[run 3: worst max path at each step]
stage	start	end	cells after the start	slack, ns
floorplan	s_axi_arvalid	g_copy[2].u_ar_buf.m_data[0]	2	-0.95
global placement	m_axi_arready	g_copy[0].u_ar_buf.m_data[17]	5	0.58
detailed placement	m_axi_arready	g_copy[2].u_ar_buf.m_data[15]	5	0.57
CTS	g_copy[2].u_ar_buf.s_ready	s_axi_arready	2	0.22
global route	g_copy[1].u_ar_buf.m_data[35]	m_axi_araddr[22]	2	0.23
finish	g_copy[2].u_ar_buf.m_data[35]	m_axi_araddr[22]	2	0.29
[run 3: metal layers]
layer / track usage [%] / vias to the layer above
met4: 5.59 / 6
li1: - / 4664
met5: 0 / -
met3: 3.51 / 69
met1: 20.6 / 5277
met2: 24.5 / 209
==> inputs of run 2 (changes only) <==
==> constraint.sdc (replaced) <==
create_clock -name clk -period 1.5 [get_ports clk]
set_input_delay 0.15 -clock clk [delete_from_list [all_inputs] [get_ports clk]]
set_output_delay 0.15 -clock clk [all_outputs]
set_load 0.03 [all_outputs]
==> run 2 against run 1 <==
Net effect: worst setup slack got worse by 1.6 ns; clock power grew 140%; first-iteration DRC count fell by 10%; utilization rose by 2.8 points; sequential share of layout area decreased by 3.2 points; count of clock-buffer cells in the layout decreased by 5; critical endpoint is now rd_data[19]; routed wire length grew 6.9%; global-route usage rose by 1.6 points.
==> src/hw/trans_pkg.sv <==
package trans_pkg;

   localparam int board_bits    = 256;
   localparam int index_bits    = 6;
   localparam int table_entries = 64;
   localparam int tag_bits      = 16;
   localparam int eval_bits     = 16;
   localparam int nodes_bits    = 16;
   localparam int result_bits   = 5;
   localparam int max_results   = 32;
   localparam int apb_addr_bits = 12;

   typedef struct packed {
      logic [board_bits-1:0] board;          // 64 squares of 4 bits
      logic                  white_to_move;
      logic [3:0]            castle_mask;
      logic [3:0]            en_passant_col;
   } position_t;

   // Exactly 64 bits so it maps onto two APB words
   typedef struct packed {
      logic                  valid;
      logic [tag_bits-1:0]   tag;
      logic [eval_bits-1:0]  eval;
      logic [7:0]            depth;
      logic [1:0]            flag;
      logic [nodes_bits-1:0] nodes;
      logic                  capture;
      logic [3:0]            pad;
   } trans_entry_t;

   typedef union packed {
      trans_entry_t     entry;
      logic [1:0][31:0] halves;              // Index 0 is the low word
   } trans_word_u;

   typedef struct packed {
      logic [index_bits-1:0] index;
      logic [tag_bits-1:0]   tag;
   } probe_t;

   typedef struct packed {
      logic                  entry_valid;
      logic                  collision;
      logic [eval_bits-1:0]  eval;
      logic [7:0]            depth;
      logic [1:0]            flag;
      logic [nodes_bits-1:0] nodes;
      logic                  capture;
   } lookup_result_t;

endpackage

==> src/hw/batch_ctrl.sv <==
`timescale 1ns/1ps

module batch_ctrl
   import trans_pkg::*;
(
   input  logic                   clk,
   input  logic                   reset,
   input  logic                   init,
   input  logic                   empty,
   output logic                   pop,
   output logic                   hash_start,
   output logic                   lookup,
   output logic                   wr_en,
   output logic [result_bits-1:0] wr_index,
   output logic                   busy
);

   typedef enum logic [2:0] {
      s_idle,
      s_pop,
      s_hash,
      s_lookup,
      s_write
   } state_t;

   state_t state;

   always_ff @(posedge clk)
   begin
      if (reset || init)
         state <= s_idle;
      else
      begin
         case (state)
            s_idle:   if (!empty) state <= s_pop;
            s_pop:    state <= s_hash;        // Queue head loads here
            s_hash:   state <= s_lookup;
            s_lookup: state <= s_write;
            s_write:  state <= s_idle;
            default:  state <= s_idle;
         endcase
      end
   end

   // Results land in arrival order, wrapping at the table size
   always_ff @(posedge clk)
   begin
      if (reset || init)
         wr_index <= '0;
      else if (wr_en)
         wr_index <= wr_index + 1'b1;
   end

   assign pop        = (state == s_pop);
   assign hash_start = (state == s_hash);
   assign lookup     = (state == s_lookup);
   assign wr_en      = (state == s_write);
   assign busy       = !empty || (state != s_idle);

endmodule

==> config.mk <==
export PLATFORM = sky130hd
export DESIGN_NAME = batch_ctrl
export DESIGN_NICKNAME = d
export VERILOG_FILES = /design/src/hw/trans_pkg.sv /design/src/hw/batch_ctrl.sv
export SDC_FILE = /design/constraint.sdc
export NUM_CORES = 1
export LEC_CHECK = 0
export BUFFER_PORTS_ARGS = -buffer_cell sky130_fd_sc_hd__buf_2
export CAP_MARGIN = 10
export CELL_PAD_IN_SITES_DETAIL_PLACEMENT = 1
export CELL_PAD_IN_SITES_GLOBAL_PLACEMENT = 2
export CORE_MARGIN = 4
export CORE_UTILIZATION = 26
export CTS_CLUSTER_DIAMETER = 40
export DETAILED_ROUTE_END_ITERATION = 8
export PLACE_DENSITY = 0.73
export SLEW_MARGIN = 0
export SYNTH_ARGS = -nofsm -noshare
export SYNTH_HDL_FRONTEND = slang
export SYNTH_SLANG_ARGS = --single-unit
==> constraint.sdc <==
create_clock -name clk -period 2.6 [get_ports clk]
set_input_delay 0.52 -clock clk [delete_from_list [all_inputs] [get_ports clk]]
set_output_delay 0.52 -clock clk [all_outputs]
set_load 0.005 [all_outputs]
==> results of run 1 <==
critical path: stages (launching register included):
cell,delay [ns]
dfxtp_1,0.44
or3b_4,0.42
inv_1,0.11
buf_2,0.13
kinds of logic after synthesis:
logic type	synth area share
xor+xnor	0.0737
flops	0.449
compound gates	0.0667
buf+inv	0.0316
mux	0.0281
simple gates	0.316
fa+ha+maj	0.0351
cell usage in the layout (no fill, tap or decap):
cell,synthesis,routed
buf_2,0,13
dfxtp_1,8,8
nor2_1,4,4
nand3_1,3,3
nand2_1,3,3
xnor2_1,3,3
clkbuf_4,0,3
inv_1,2,2
nor3_1,2,2
nor3b_1,2,2
or3_1,2,2
a21oi_1,2,2
or3b_4,1,1
nor4bb_1,1,1
mux2i_1,1,1
or2_2,1,1
a2111oi_0,1,1
o21ai_0,1,1
and2_1,1,1
ha_1,1,1
area by class of cell:
| class | instances | area, um^2 | area share |
|---|---|---|---|
| Timing Repair Buffer | 13 | 65.1 | 0.142 |
| Tap cell | 15 | 18.8 | 0.0409 |
| Clock buffer | 3 | 22.5 | 0.0490 |
| Multi-Input combinational cell | 29 | 185 | 0.403 |
| Inverter | 2 | 7.51 | 0.0163 |
| Sequential cell | 8 | 160 | 0.349 |
per-stage QoR:
step           power, uW  std cells
2_1_floorplan        135         40
3_3_place_gp         141         67
3_5_place_dp         141         67
4_1_cts              241         70
5_1_grt              249         70
6_report             236         70
layer usage:
layer,vias up,share of wire,routed length [um]
li1,170,-,-
met5,-,0,0
met3,2,0.096,78
met4,0,0.012,10
met2,10,0.44,353
met1,139,0.45,369
flip-flops by register name, indices dropped and copies added, names as in the netlist:
signal,flops
state,3
wr_index,5
worst min-delay path by stage:
| stage | start | end |
|---|---|---|
| after detailed placement | wr_index[4]$_SDFFE_PP0P_ | wr_index[4]$_SDFFE_PP0P_ |
| after CTS | wr_index[4]$_SDFFE_PP0P_ | wr_index[4]$_SDFFE_PP0P_ |
| after floorplan | wr_index[4]$_SDFFE_PP0P_ | wr_index[4]$_SDFFE_PP0P_ |
| after global placement | wr_index[4]$_SDFFE_PP0P_ | wr_index[4]$_SDFFE_PP0P_ |
| final | wr_index[4]$_SDFFE_PP0P_ | wr_index[4]$_SDFFE_PP0P_ |
| after global routing | empty | state[0]$_SDFFE_PP0P_ |
power breakdown:
| group | internal, uW | switching (uW) |
|---|---|---|
| Sequential | 124 | 1.95 |
| Combinational | 6.47 | 6.00 |
| Clock | 53.0 | 45.0 |
| Total | 183 | 53.0 |
==> impl_metrics.json, run 1 <==
{
  "status": "completed",
  "ys_warn_count": 0,
  "synth-async-reset-ratio": 0,
  "grtUsageMet3": 0.0598,
  "drc": 0,
  "vdd_drop_max_mv": 0.213,
  "clk_pin_slew_ns": 0.06,
  "yosysTopAreaCellShare": 0.449,
  "synth.cell_area_um2": 357,
  "yosysTopAreaCell": "dfxtp_1",
  "synth_ff_type": "dfxtp_1",
  "layout_setup_ws_ns": 0.719,
  "ys_types": 19,
  "clock_latency_ns": 0.26,
  "grt_remaining_overflow": 0,
  "holdPathStages": 2,
  "synth_cells": 40,
  "slew_headroom": 0.681,
  "timing.hold.ws_ns": 0.478,
  "ys_seq_area_frac": 0.449,
  "cts-buffers-inserted": 3,
  "clockBufferDepth": 2,
  "yosysMostFrequentCell": "dfxtp_1",
  "die_x_um": 45.0,
  "post_cts_buffers": 0,
  "critical_path_arrival_ns": 1.36,
  "wl_per_cell_um": 11.6,
  "cts_root_buf": "clkbuf_4",
  "synth_nets": 45,
  "syn_area_per_cell_um2": 8.91,
  "end_kind": "output port",
  "layout.nets": 62,
  "worst_slew_pin_slew_ns": 0.472,
  "pwr_density_cell_nw_per_um2": 514,
  "ios": 14,
  "crit_path_max_fanout": 8,
  "htree_levels": 1,
  "place.gp.congestion": 0.604,
  "crit_start": "state[2]$_SDFFE_PP0P_",
  "vias_per_cell": 4.59,
  "ys_ff_latch": 8,
  "die_h_um": 45.0,
  "clock-sinks": 8,
  "fin_crit_ns": 1.88,
  "drive_gt1_frac": 0.327,
  "track_usage": 0.104,
  "setup_tns_ns": 0,
  "regToRegSetupSlack_ns": 1.19,
  "setup_viol": 0,
  "stdcell_area_um2": 459,
  "regToRegEndpoint": "wr_index[3]$_SDFFE_PP0P_",
  "final_util": 0.353,
  "placement.setup.worst_slack_ns": 1.00,
  "max_freq_ghz": 0.532,
  "use_met2": 0.138,
  "start_util": 0.274,
  "hp-class": "flip-flop to flip-flop",
  "n_antenna_cell": 0,
  "crit_required_ns": 2.08,
  "synth_area_leaders": "dfxtp_1 (45%), xnor2_1 (7.4%), nand3_1 (4.2%)",
  "grt_pass1_wl_mm": 1.43,
  "cts_hold_buf": 0,
  "antenna_found_initial": 0,
  "die-area_um2": 2030,
  "busiest_layer": "met2",
  "final_hold_viol_count": 0,
  "cap_violations": 0,
  "vias": 321,
  "cts_tree": "done",
  "skew_ns": 0.00213,
  "reg2reg_depth": 3,
  "cts_resized": 0,
  "core_region_area_um2": 1300,
  "grt_pass1_vias": 315,
  "synthTopCellsByCount": "dfxtp_1 (8), nor2_1 (4), nand2_1 (3), nand3_1 (3), xnor2_1 (3)",
  "drtIter0Drc": 0,
  "filler_cell_count": 172,
  "rsz0062_at_grt": "false",
  "cp-endpoint": "wr_en",
  "dp_hpwl_um": 624,
  "areaGrowthSynthToFinish_pct": 28.8,
  "grt_max_degree": 9,
  "synth_edf_count": 0,
  "drt_wl_total_um": 811,
  "rr_startpoint": "state[2]$_SDFFE_PP0P_",
  "finalCritPeriodShare": 0.723,
  "cellLeakagePower_uw": 0.000210,
  "row_count": 13,
  "use_met1": 0.132,
  "start_kind": "flip-flop",
  "final_max_slew_viol_count": 0,
  "ant_nets": 0,
  "postPlaceCellArea_um2": 437,
  "drt_pass1_iterations": 1,
  "portBuffers": 13,
  "critical_path_class": "flip-flop to output port"
}
(Power assumes the default switching activity.)
==> inputs of run 2 (changes only) <==
--- a/config.mk
+++ b/config.mk
@@ -5,15 +5,16 @@
 export SDC_FILE = /design/constraint.sdc
 export NUM_CORES = 1
 export LEC_CHECK = 0
+export ABC_AREA = 1
 export BUFFER_PORTS_ARGS = -buffer_cell sky130_fd_sc_hd__buf_2
 export CAP_MARGIN = 10
 export CELL_PAD_IN_SITES_DETAIL_PLACEMENT = 1
 export CELL_PAD_IN_SITES_GLOBAL_PLACEMENT = 2
 export CORE_MARGIN = 4
-export CORE_UTILIZATION = 26
+export CORE_UTILIZATION = 22
 export CTS_CLUSTER_DIAMETER = 40
 export DETAILED_ROUTE_END_ITERATION = 8
-export PLACE_DENSITY = 0.73
+export PLACE_DENSITY = 0.67
 export SLEW_MARGIN = 0
 export SYNTH_ARGS = -nofsm -noshare
 export SYNTH_HDL_FRONTEND = slang
==> constraint.sdc (replaced) <==
create_clock -name clk -period 1.85 [get_ports clk]
set_input_delay 0.37 -clock clk [delete_from_list [all_inputs] [get_ports clk]]
set_output_delay 0.37 -clock clk [all_outputs]
set_load 0.005 [all_outputs]
==> run 2 against run 1 <==
  * Via count is 24% higher
  * Clock skew grew 0.00060 ns
  * Sequential power rose by 39%
  * Routed wire length grew 17%
  * Count of clock-buffer cells in the layout did not move
  * Non-clock buffer count did not move
  * Register-to-register slack lost 0.42 ns
  * Synthesized area up 5.3%
  * Clock power increased by 36%
  * Critical endpoint unchanged
==> impl_metrics.json, run 2 <==
{
  "switchingPower_uw": 72.0,
  "cellLeakagePower_uw": 0.000225,
  "vdd_drop_max_mv": 0.251,
  "row_count": 14,
  "grt_pass1_vias": 357,
  "syn_area_per_cell_um2": 6.95,
  "synth_cells": 54,
  "vias_per_cell": 4.64,
  "clock-sinks": 8,
  "rsz0062_at_grt": "false",
  "muxShareOfSynthArea": 0,
  "ys_types": 15,
  "worst_slew_pin_slew_ns": 0.369,
  "reg2reg_depth": 6,
  "critical_path_arrival_ns": 1.09,
  "yosys.area_share.simple": 0.377,
  "largest_registers": "wr_index (5), state (3)",
  "slew_headroom": 0.753,
  "ant_nets": 0,
  "grt_max_degree": 9,
  "place.gp.congestion": 0.681,
  "place_inst": 83,
  "drive_gt1_frac": 0.271,
  "yosysTopAreaCellShare": 0.427,
  "synth.cell_area_um2": 375,
  "synthTopCellsByCount": "nor2_1 (10), nand2_1 (9), dfxtp_1 (8), inv_1 (8), nand3_1 (6)",
  "die-area_um2": 2430,
  "final_util": 0.310,
  "layout.cells.non_filler": 86,
  "ys_warn_count": 0,
  "fin_crit_ns": 1.46,
  "core_region_area_um2": 1560,
  "cts-buffers-inserted": 3,
  "cts_tree": "done",
  "largest_register": "wr_index",
  "cts_root_buf": "clkbuf_4",
  "yosysTopAreaCell": "dfxtp_1",
  "post_cts_buffers": 0,
  "wl_per_cell_um": 11.0,
  "holdPathStages": 4,
  "layout_common_cells": "buf_2 (13), nor2_1 (10), nand2_1 (9)",
  "track_usage": 0.0915,
  "placement.setup.worst_slack_ns": 0.656,
  "grt_pass1_wl_mm": 1.68,
  "intPower_uw": 256,
  "drc": 0,
  "start_kind": "flip-flop",
  "n_antenna_cell": 0,
  "hp-start": "reset",
  "clockPowerShare": 0.404,
  "status": "completed",
  "final_max_slew_viol_count": 0,
  "hold_path_end": "wr_index[3]$_SDFFE_PP0P_",
  "finalCritPeriodShare": 0.788,
  "setup_tns_ns": 0,
  "synthAdderAreaFrac": 0.0333,
  "regToRegEndpoint": "wr_index[4]$_SDFFE_PP0P_",
  "hp-class": "primary input to flip-flop",
  "portBuffers": 13,
  "drt_pass1_iterations": 4,
  "synth_nets": 59,
  "end_kind": "output port",
  "antenna_found_initial": 0,
  "largest_register_ffs": 5,
  "yosysMostFrequentCell": "nor2_1",
  "clock_latency_ns": 0.25,
  "power_uw": 328,
  "synth_compound_area_frac": 0.0733,
  "skew_ns": 0.00273,
  "synth_ff_type": "dfxtp_1",
  "grt_remaining_overflow": 0,
  "crit_required_ns": 1.48,
  "synth_edf_count": 0,
  "layout.nets": 77,
  "synth_top_family_by_area": "simple AND/OR/NAND/NOR gates",
  "mostFrequentLayoutCell": "buf_2",
  "synth_area_leaders": "dfxtp_1 (43%), nor2_1 (10%), nand2_1 (9.0%)",
  "critical_path_class": "flip-flop to output port",
  "regToRegSetupSlack_ns": 0.77,
  "ys_ff_latch": 8,
  "setup_viol": 0,
  "drtIter0Drc": 1,
  "clockBufferDepth": 2,
  "htree_levels": 1,
  "layout_setup_ws_ns": 0.392,
  "rr_startpoint": "wr_index[0]$_SDFFE_PP0P_",
  "filler_cell_count": 208,
  "die_x_um": 49.3,
  "vias": 399,
  "cap_violations": 0,
  "areaGrowthSynthToFinish_pct": 28.7,
  "start_util": 0.241,
  "dp_hpwl_um": 730,
  "cts_hold_buf": 0,
  "clk_pin_slew_ns": 0.06,
  "seq_power_share": 0.533,
  "yosys.area_share.xor_xnor": 0,
  "pwr_density_cell_nw_per_um2": 680,
  "ys_seq_area_frac": 0.427,
  "cts_resized": 0,
  "ios": 14,
  "power_switching_share": 0.219,
  "die_h_um": 49.3,
  "drt_wl_total_um": 946,
  "crit_path_max_fanout": 8,
  "combPwrFrac": 0.062,
  "max_freq_ghz": 0.686,
  "synth-async-reset-ratio": 0,
  "final_hold_viol_count": 0
}
run 2: critical path, cell delays in order (launching register included):
cell,delay [ns]
dfxtp_1,0.42
nand2_2,0.09
nor2_4,0.18
buf_2,0.15
run 2: area by class of cell:
cell class                      instances  area (um^2)  share of cell area
Multi-Input combinational cell         37          181               0.376
Inverter                                9         33.8              0.0699
Tap cell                               16         20.0              0.0415
Timing Repair Buffer                   13         65.1               0.135
Sequential cell                         8          160               0.332
Clock buffer                            3         22.5              0.0466
run 2: cells by family (layout without fill, tap and decap cells):
| kind of cell | count (synthesis) | after routing |
|---|---|---|
| compound gates | 5 | 5 |
| fa+ha+maj | 1 | 1 |
| buf+inv | 9 | 25 |
| flops | 8 | 8 |
| simple gates | 31 | 31 |
run 2: worst max-delay path by stage:
stage	slack, ns	from	endpoint
floorplan	0.83	state[1]$_SDFFE_PP0P_	lookup
global placement	0.62	state[2]$_SDFFE_PP0P_	wr_en
detailed placement	0.66	state[2]$_SDFFE_PP0P_	wr_en
CTS	0.38	state[2]$_SDFFE_PP0P_	wr_en
global route	0.30	state[1]$_SDFFE_PP0P_	lookup
finish	0.39	state[2]$_SDFFE_PP0P_	wr_en
run 2: through the flow:
step,area [um^2],hold WS (ns)
after CTS,483,0.427
final,483,0.431
after global placement,460,0.489
after floorplan,375,0.488
after global routing,483,0.455
after detailed placement,460,0.497
run 2: per-layer routing:
layer | track usage | wire length, um | up-vias
li1 | - | - | 206
met1 | 0.117 | 474 | 185
met2 | 0.123 | 406 | 6
met3 | 0.0306 | 46 | 2
met4 | 0.0711 | 18 | 0
met5 | 0 | 0 | -
run 2: power by group through the flow:
stage	clock network, uW	logic, uW	registers [uW]
2_1_floorplan	0	11.9	179
3_3_place_gp	0	20.9	179
3_5_place_dp	0	20.6	179
4_1_cts	140	21.0	175
5_1_grt	149	24.0	175
6_report	133	20.4	175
:::::
Task to carry out:
Each line of the records above, from the first through the one containing "met2: 24.5 / 209", is to be retyped exactly; no other line belongs.

Response for this exercise:
[run 3: worst max path at each step]
stage	start	end	cells after the start	slack, ns
floorplan	s_axi_arvalid	g_copy[2].u_ar_buf.m_data[0]	2	-0.95
global placement	m_axi_arready	g_copy[0].u_ar_buf.m_data[17]	5	0.58
detailed placement	m_axi_arready	g_copy[2].u_ar_buf.m_data[15]	5	0.57
CTS	g_copy[2].u_ar_buf.s_ready	s_axi_arready	2	0.22
global route	g_copy[1].u_ar_buf.m_data[35]	m_axi_araddr[22]	2	0.23
finish	g_copy[2].u_ar_buf.m_data[35]	m_axi_araddr[22]	2	0.29
[run 3: metal layers]
layer / track usage [%] / vias to the layer above
met4: 5.59 / 6
li1: - / 4664
met5: 0 / -
met3: 3.51 / 69
met1: 20.6 / 5277
met2: 24.5 / 209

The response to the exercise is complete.